BEGIN EXERCISE INPUTS

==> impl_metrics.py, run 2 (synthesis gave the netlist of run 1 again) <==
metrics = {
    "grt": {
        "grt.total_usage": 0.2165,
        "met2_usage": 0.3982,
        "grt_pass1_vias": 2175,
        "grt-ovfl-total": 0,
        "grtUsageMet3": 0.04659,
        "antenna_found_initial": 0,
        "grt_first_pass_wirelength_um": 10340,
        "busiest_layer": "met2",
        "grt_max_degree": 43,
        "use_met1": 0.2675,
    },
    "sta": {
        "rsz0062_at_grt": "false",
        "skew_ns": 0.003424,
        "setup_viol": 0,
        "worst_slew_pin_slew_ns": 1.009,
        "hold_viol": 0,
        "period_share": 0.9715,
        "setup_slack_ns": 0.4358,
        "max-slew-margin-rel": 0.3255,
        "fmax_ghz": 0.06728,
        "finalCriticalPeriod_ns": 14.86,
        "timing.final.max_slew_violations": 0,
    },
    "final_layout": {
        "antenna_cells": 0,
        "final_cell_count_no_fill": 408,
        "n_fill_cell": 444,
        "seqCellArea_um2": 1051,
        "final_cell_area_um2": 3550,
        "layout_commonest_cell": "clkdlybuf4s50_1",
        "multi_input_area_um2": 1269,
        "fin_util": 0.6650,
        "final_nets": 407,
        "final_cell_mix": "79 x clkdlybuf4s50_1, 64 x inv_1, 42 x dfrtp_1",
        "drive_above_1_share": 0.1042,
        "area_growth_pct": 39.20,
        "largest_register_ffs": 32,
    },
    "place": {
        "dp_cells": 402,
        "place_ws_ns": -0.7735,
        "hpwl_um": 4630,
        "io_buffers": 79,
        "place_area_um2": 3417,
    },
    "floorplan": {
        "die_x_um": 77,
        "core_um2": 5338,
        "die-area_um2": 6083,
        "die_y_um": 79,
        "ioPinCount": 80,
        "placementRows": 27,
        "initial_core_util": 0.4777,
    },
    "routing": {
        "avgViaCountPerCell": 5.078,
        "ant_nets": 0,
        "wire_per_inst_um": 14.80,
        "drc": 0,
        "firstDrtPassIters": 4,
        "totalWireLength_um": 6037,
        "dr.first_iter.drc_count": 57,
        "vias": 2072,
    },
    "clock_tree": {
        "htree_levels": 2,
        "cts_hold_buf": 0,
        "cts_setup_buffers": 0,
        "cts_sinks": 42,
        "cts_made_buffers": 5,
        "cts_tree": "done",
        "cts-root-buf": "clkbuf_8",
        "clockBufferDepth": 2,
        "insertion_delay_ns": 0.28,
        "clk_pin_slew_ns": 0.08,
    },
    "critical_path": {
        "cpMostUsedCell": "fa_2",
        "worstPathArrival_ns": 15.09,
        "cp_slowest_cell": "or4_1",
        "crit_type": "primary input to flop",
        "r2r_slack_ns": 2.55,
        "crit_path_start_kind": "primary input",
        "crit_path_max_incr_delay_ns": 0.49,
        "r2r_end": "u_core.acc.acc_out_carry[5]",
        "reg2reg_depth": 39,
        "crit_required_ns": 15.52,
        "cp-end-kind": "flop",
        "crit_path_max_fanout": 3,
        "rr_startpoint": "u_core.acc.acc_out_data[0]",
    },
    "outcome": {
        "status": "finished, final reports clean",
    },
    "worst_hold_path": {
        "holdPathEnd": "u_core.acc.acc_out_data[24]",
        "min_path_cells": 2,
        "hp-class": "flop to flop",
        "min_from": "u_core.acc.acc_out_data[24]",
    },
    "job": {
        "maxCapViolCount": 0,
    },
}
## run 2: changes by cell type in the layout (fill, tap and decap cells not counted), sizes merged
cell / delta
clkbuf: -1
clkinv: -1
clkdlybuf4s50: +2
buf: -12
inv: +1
## src/rtl/fetch_stage_pkg.sv

```systemverilog
// rtl/fetch_stage_pkg.sv - shared widths, bubble encoding and instruction field helpers for the fetch stage
package fetch_stage_pkg;

  localparam int ISIZE = 16;
  localparam int RSIZE = 4;
  localparam int ASIZE = 16;

  localparam logic [ISIZE-1:0] NOP      = 16'h4000;
  localparam logic [ASIZE-1:0] RESET_PC = 16'h0000;
  localparam logic [3:0]       OP_SHIFT = NOP[ISIZE-1:ISIZE-4];

  typedef struct packed {
    logic [3:0]       opcode;
    logic [RSIZE-1:0] rd;
    logic [RSIZE-1:0] rs;
    logic [RSIZE-1:0] rt;
  } instr_t;

  // Cond shares the upper three bits of the Rd field
  function automatic logic [2:0] instr_cond(input logic [ISIZE-1:0] instr);
    return instr[11:9];
  endfunction

endpackage

```

## src/rtl/fetch_skid.sv

```systemverilog
// rtl/fetch_skid.sv - one-entry holding register for the word returned by imem while the stage is stalled
module fetch_skid
  import fetch_stage_pkg::*;
(
  input  logic             clk,
  input  logic             rst_n,
  input  logic             capture,
  input  logic             flush,
  input  logic [ISIZE-1:0] in_data,
  input  logic [ASIZE-1:0] in_pc,
  output logic             out_valid,
  output logic [ISIZE-1:0] out_data,
  output logic [ASIZE-1:0] out_pc
);

  logic             valid_q, valid_d;
  logic [ISIZE-1:0] data_q, data_d;
  logic [ASIZE-1:0] pc_q, pc_d;

  always_comb begin
    valid_d = valid_q;
    data_d  = data_q;
    pc_d    = pc_q;
    if (flush) begin
      valid_d = 1'b0;
    end else if (capture) begin
      valid_d = 1'b1;
      data_d  = in_data;
      pc_d    = in_pc;
    end
  end

  always_ff @(posedge clk) begin
    if (!rst_n) begin
      valid_q <= 1'b0;
      data_q  <= NOP;
      pc_q    <= '0;
    end else begin
      valid_q <= valid_d;
      data_q  <= data_d;
      pc_q    <= pc_d;
    end
  end

  assign out_valid = valid_q;
  assign out_data  = data_q;
  assign out_pc    = pc_q;

endmodule

```

## src/rtl/fetch_stage.sv

```systemverilog
// rtl/fetch_stage.sv - PC, synchronous imem fetch, IF/ID register with skid, redirect squash and history
module fetch_stage
  import fetch_stage_pkg::*;
(
  input  logic             clk,
  input  logic             rst_n,
  input  logic             stall,
  input  logic             redirect,
  input  logic [ASIZE-1:0] redirect_pc,
  output logic [ASIZE-1:0] imem_addr,
  input  logic [ISIZE-1:0] imem_rdata,
  output logic [ISIZE-1:0] Instr,
  output logic             InstrValid,
  output logic [ASIZE-1:0] PcId,
  output logic [ASIZE-1:0] PcIdPlus1,
  output logic [3:0]       OpCode,
  output logic [2:0]       Cond,
  output logic [RSIZE-1:0] AddrRd,
  output logic [RSIZE-1:0] AddrRs,
  output logic [RSIZE-1:0] AddrRt,
  output logic [ISIZE-1:0] LastInstr,
  output logic [ISIZE-1:0] Last2Instr
);

  logic [ASIZE-1:0] pc_f_q, pc_f_d;
  logic [ASIZE-1:0] pc_r_q, pc_r_d;
  logic             rvalid_q, rvalid_d;
  logic [ISIZE-1:0] id_q, id_d;
  logic [ASIZE-1:0] id_pc_q, id_pc_d;
  logic             id_v_q, id_v_d;
  logic [ISIZE-1:0] last1_q, last1_d;
  logic [ISIZE-1:0] last2_q, last2_d;

  logic             skid_v;
  logic [ISIZE-1:0] skid_data;
  logic [ASIZE-1:0] skid_pc;
  logic             skid_capture, skid_flush;
  logic             src_v;
  logic [ISIZE-1:0] src_data;
  logic [ASIZE-1:0] src_pc;
  instr_t           id_fields;

  // Only the first in-flight word of a stall is kept; re-reads of the held PC are dropped
  assign skid_capture = stall && !redirect && !skid_v && rvalid_q;
  assign skid_flush   = redirect || !stall;

  fetch_skid u_skid (
    .clk       (clk),
    .rst_n     (rst_n),
    .capture   (skid_capture),
    .flush     (skid_flush),
    .in_data   (imem_rdata),
    .in_pc     (pc_r_q),
    .out_valid (skid_v),
    .out_data  (skid_data),
    .out_pc    (skid_pc)
  );

  assign src_v    = skid_v || rvalid_q;
  assign src_data = skid_v ? skid_data : imem_rdata;
  assign src_pc   = skid_v ? skid_pc : pc_r_q;

  always_comb begin
    pc_f_d   = pc_f_q;
    pc_r_d   = pc_r_q;
    rvalid_d = rvalid_q;
    id_d     = id_q;
    id_pc_d  = id_pc_q;
    id_v_d   = id_v_q;
    last1_d  = last1_q;
    last2_d  = last2_q;
    if (redirect) begin
      pc_f_d   = redirect_pc;
      rvalid_d = 1'b0;
      id_d     = NOP;
      id_v_d   = 1'b0;
      last2_d  = last1_q;
      last1_d  = id_q;
    end else if (stall) begin
      rvalid_d = 1'b0;
    end else begin
      id_d     = src_v ? src_data : NOP;
      id_v_d   = src_v;
      id_pc_d  = src_pc;
      last2_d  = last1_q;
      last1_d  = id_q;
      pc_f_d   = pc_f_q + 1'b1;
      pc_r_d   = pc_f_q;
      rvalid_d = 1'b1;
    end
  end

  always_ff @(posedge clk) begin
    if (!rst_n) begin
      pc_f_q   <= RESET_PC;
      pc_r_q   <= RESET_PC;
      rvalid_q <= 1'b0;
      id_q     <= NOP;
      id_pc_q  <= '0;
      id_v_q   <= 1'b0;
      last1_q  <= NOP;
      last2_q  <= NOP;
    end else begin
      pc_f_q   <= pc_f_d;
      pc_r_q   <= pc_r_d;
      rvalid_q <= rvalid_d;
      id_q     <= id_d;
      id_pc_q  <= id_pc_d;
      id_v_q   <= id_v_d;
      last1_q  <= last1_d;
      last2_q  <= last2_d;
    end
  end

  assign id_fields  = id_q;
  assign imem_addr  = pc_f_q;
  assign Instr      = id_q;
  assign InstrValid = id_v_q;
  assign PcId       = id_pc_q;
  assign PcIdPlus1  = id_pc_q + 1'b1;
  assign OpCode     = id_fields.opcode;
  assign Cond       = instr_cond(id_q);
  assign AddrRd     = id_fields.rd;
  assign AddrRs     = id_fields.rs;
  assign AddrRt     = id_fields.rt;
  assign LastInstr  = last1_q;
  assign Last2Instr = last2_q;

endmodule

```
==> src/rtl/fpu_types_pkg.sv <==
// Shared half-precision field widths, the per-entry class type and the
// special encodings produced by the upstream multiplier.
package fpu_types_pkg;

    localparam int HALF_FLOAT_W    = 16;
    localparam int HALF_EXPONENT_W = 5;
    localparam int HALF_FRACTION_W = 10;
    localparam int HALF_CLASS_W    = 5;

    localparam logic [HALF_FLOAT_W-1:0] HALF_QNAN     = 16'hFFFF;
    localparam logic [HALF_FLOAT_W-1:0] HALF_SNAN_OVF = 16'hFDFF;
    localparam logic [HALF_FLOAT_W-1:0] HALF_SIGN_MASK = 16'h8000;

    // One-hot (or all-zero for normals); zero sits in the MSB.
    typedef struct packed {
        logic zero;
        logic sub;
        logic inf;
        logic qnan;
        logic snan;
    } half_class_t;

endpackage

==> src/rtl/fp16_classify.sv <==
// Purely combinational half-precision classifier: zero, subnormal,
// infinity, quiet NaN, signalling NaN, or none of these for normals.
module fp16_classify
    import fpu_types_pkg::*;
(
    input  logic [HALF_FLOAT_W-1:0] i_product,
    output half_class_t             o_class
);

    logic [HALF_FLOAT_W-1:0]    w_magnitude;
    logic [HALF_EXPONENT_W-1:0] w_exp;
    logic [HALF_FRACTION_W-1:0] w_mant;
    logic                       w_exp_zero;
    logic                       w_exp_ones;
    logic                       w_mant_zero;

    // Sign never affects the class, so strip it before splitting fields.
    assign w_magnitude = i_product & ~HALF_SIGN_MASK;
    assign w_exp       = w_magnitude[HALF_FLOAT_W-2 -: HALF_EXPONENT_W];
    assign w_mant      = w_magnitude[HALF_FRACTION_W-1:0];

    assign w_exp_zero  = (w_exp == '0);
    assign w_exp_ones  = (w_exp == '1);
    assign w_mant_zero = (w_mant == '0);

    always_comb begin
        o_class      = '0;
        o_class.zero = w_exp_zero &  w_mant_zero;
        o_class.sub  = w_exp_zero & ~w_mant_zero;
        o_class.inf  = w_exp_ones &  w_mant_zero;
        o_class.qnan = w_exp_ones &  w_mant[HALF_FRACTION_W-1];
        o_class.snan = w_exp_ones & ~w_mant[HALF_FRACTION_W-1] & ~w_mant_zero;
    end

endmodule
**src/rtl/mem_access.sv**
```systemverilog
// rtl/mem_access.sv - memory-access stage issuing one load/store on dreq/dresp and returning the raw bus word
// Optional feature: define MEM_MISALIGN_CHECK_EN to reject misaligned memory ops without a bus request.
package mem_access_pkg;
  typedef enum logic [1:0] {
    MSIZE1 = 2'd0,
    MSIZE2 = 2'd1,
    MSIZE4 = 2'd2,
    MSIZE8 = 2'd3
  } msize_t;
endpackage

module mem_access
  import mem_access_pkg::*;
(
  input  logic        clk,
  input  logic        resetn,
  input  logic        in_valid,
  output logic        in_ready,
  input  logic        in_is_mem,
  input  logic        in_is_write,
  input  logic [63:0] in_addr,
  input  logic [63:0] in_wdata,
  input  msize_t      in_msize,
  input  logic        in_unsigned,
  output logic        dreq_valid,
  output logic [63:0] dreq_addr,
  output msize_t      dreq_size,
  output logic [7:0]  dreq_strobe,
  output logic [63:0] dreq_data,
  input  logic        dresp_addr_ok,
  input  logic        dresp_data_ok,
  input  logic [63:0] dresp_data,
  output logic        out_valid,
  input  logic        out_ready,
  output logic        out_valid_mem,
  output logic        out_is_write,
  output logic [63:0] out_rd_raw,
  output logic [2:0]  out_addr,
  output msize_t      out_msize,
  output logic        out_unsigned,
  output logic        out_misalign
);

  typedef enum logic [1:0] {IDLE, REQ, WAIT, DONE} state_t;

  state_t      state_q, state_d;
  logic        is_mem_q, is_mem_d;
  logic        is_write_q, is_write_d;
  logic [63:0] addr_q, addr_d;
  logic [63:0] wdata_q, wdata_d;
  msize_t      msize_q, msize_d;
  logic        unsigned_q, unsigned_d;
  logic [63:0] rd_raw_q, rd_raw_d;

  logic accept;
  logic capture;
  logic reject;

  assign accept  = (state_q == IDLE) && in_valid;
  // A read word is taken either on the combined addr/data handshake in REQ or on data_ok in WAIT.
  assign capture = ((state_q == REQ) && dresp_addr_ok && dresp_data_ok) ||
                   ((state_q == WAIT) && dresp_data_ok);

`ifdef MEM_MISALIGN_CHECK_EN
  logic misalign_in;
  logic misalign_q;

  // Flag addresses whose low bits are not zero for the requested access size.
  always_comb begin
    misalign_in = 1'b0;
    case (in_msize)
      MSIZE1:  misalign_in = 1'b0;
      MSIZE2:  misalign_in = in_addr[0];
      MSIZE4:  misalign_in = |in_addr[1:0];
      MSIZE8:  misalign_in = |in_addr[2:0];
      default: misalign_in = 1'b0;
    endcase
  end

  assign reject = in_is_mem && misalign_in;

  // Misalign flag is latched at accept and held until the next accept.
  always_ff @(posedge clk or negedge resetn) begin
    if (!resetn) begin
      misalign_q <= 1'b0;
    end else if (accept) begin
      misalign_q <= reject;
    end
  end

  assign out_misalign = misalign_q;
`else
  assign reject       = 1'b0;
  assign out_misalign = 1'b0;
`endif

  // State register.
  always_ff @(posedge clk or negedge resetn) begin
    if (!resetn) begin
      state_q <= IDLE;
    end else begin
      state_q <= state_d;
    end
  end

  // Next-state logic: one outstanding op, bus response only observed in REQ/WAIT.
  always_comb begin
    state_d = state_q;
    case (state_q)
      IDLE: if (in_valid) state_d = (in_is_mem && !reject) ? REQ : DONE;
      REQ:  if (dresp_addr_ok) state_d = dresp_data_ok ? DONE : WAIT;
      WAIT: if (dresp_data_ok) state_d = DONE;
      DONE: if (out_ready) state_d = IDLE;
      default: state_d = IDLE;
    endcase
  end

  // Handshake outputs decoded purely from state so an async reset drops them at once.
  always_comb begin
    in_ready   = (state_q == IDLE);
    dreq_valid = (state_q == REQ);
    out_valid  = (state_q == DONE);
  end

  // Operation fields are captured on accept; the read word is cleared then and loaded on completion.
  always_comb begin
    is_mem_d   = is_mem_q;
    is_write_d = is_write_q;
    addr_d     = addr_q;
    wdata_d    = wdata_q;
    msize_d    = msize_q;
    unsigned_d = unsigned_q;
    rd_raw_d   = rd_raw_q;
    if (accept) begin
      is_mem_d   = in_is_mem;
      is_write_d = in_is_mem && in_is_write;
      addr_d     = in_addr;
      wdata_d    = in_wdata;
      msize_d    = in_msize;
      unsigned_d = in_unsigned;
      rd_raw_d   = 64'h0;
    end else if (capture && !is_write_q) begin
      rd_raw_d   = dresp_data;
    end
  end

  // Datapath registers.
  always_ff @(posedge clk or negedge resetn) begin
    if (!resetn) begin
      is_mem_q   <= 1'b0;
      is_write_q <= 1'b0;
      addr_q     <= 64'h0;
      wdata_q    <= 64'h0;
      msize_q    <= MSIZE1;
      unsigned_q <= 1'b0;
      rd_raw_q   <= 64'h0;
    end else begin
      is_mem_q   <= is_mem_d;
      is_write_q <= is_write_d;
      addr_q     <= addr_d;
      wdata_q    <= wdata_d;
      msize_q    <= msize_d;
      unsigned_q <= unsigned_d;
      rd_raw_q   <= rd_raw_d;
    end
  end

  // Byte strobe from naturally aligned lanes and lane-replicated store data.
  always_comb begin
    dreq_strobe = 8'h00;
    dreq_data   = wdata_q;
    case (msize_q)
      MSIZE1: begin
        dreq_strobe = 8'h01 << addr_q[2:0];
        dreq_data   = {8{wdata_q[7:0]}};
      end
      MSIZE2: begin
        dreq_strobe = 8'h03 << {addr_q[2:1], 1'b0};
        dreq_data   = {4{wdata_q[15:0]}};
      end
      MSIZE4: begin
        dreq_strobe = 8'h0F << {addr_q[2], 2'b00};
        dreq_data   = {2{wdata_q[31:0]}};
      end
      MSIZE8: begin
        dreq_strobe = 8'hFF;
        dreq_data   = wdata_q;
      end
      default: begin
        dreq_strobe = 8'h00;
        dreq_data   = wdata_q;
      end
    endcase
    if (!is_write_q) dreq_strobe = 8'h00;
  end

  assign dreq_addr     = addr_q;
  assign dreq_size     = msize_q;
  assign out_valid_mem = is_mem_q;
  assign out_is_write  = is_write_q;
  assign out_rd_raw    = rd_raw_q;
  assign out_addr      = addr_q[2:0];
  assign out_msize     = msize_q;
  assign out_unsigned  = unsigned_q;

endmodule

```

END EXERCISE INPUTS

INSTRUCTIONS FOR THE TASK
Copy out each line of the material in which the word "flop" turns up.

EXERCISE ANSWER
        "crit_type": "primary input to flop",
        "cp-end-kind": "flop",
        "hp-class": "flop to flop",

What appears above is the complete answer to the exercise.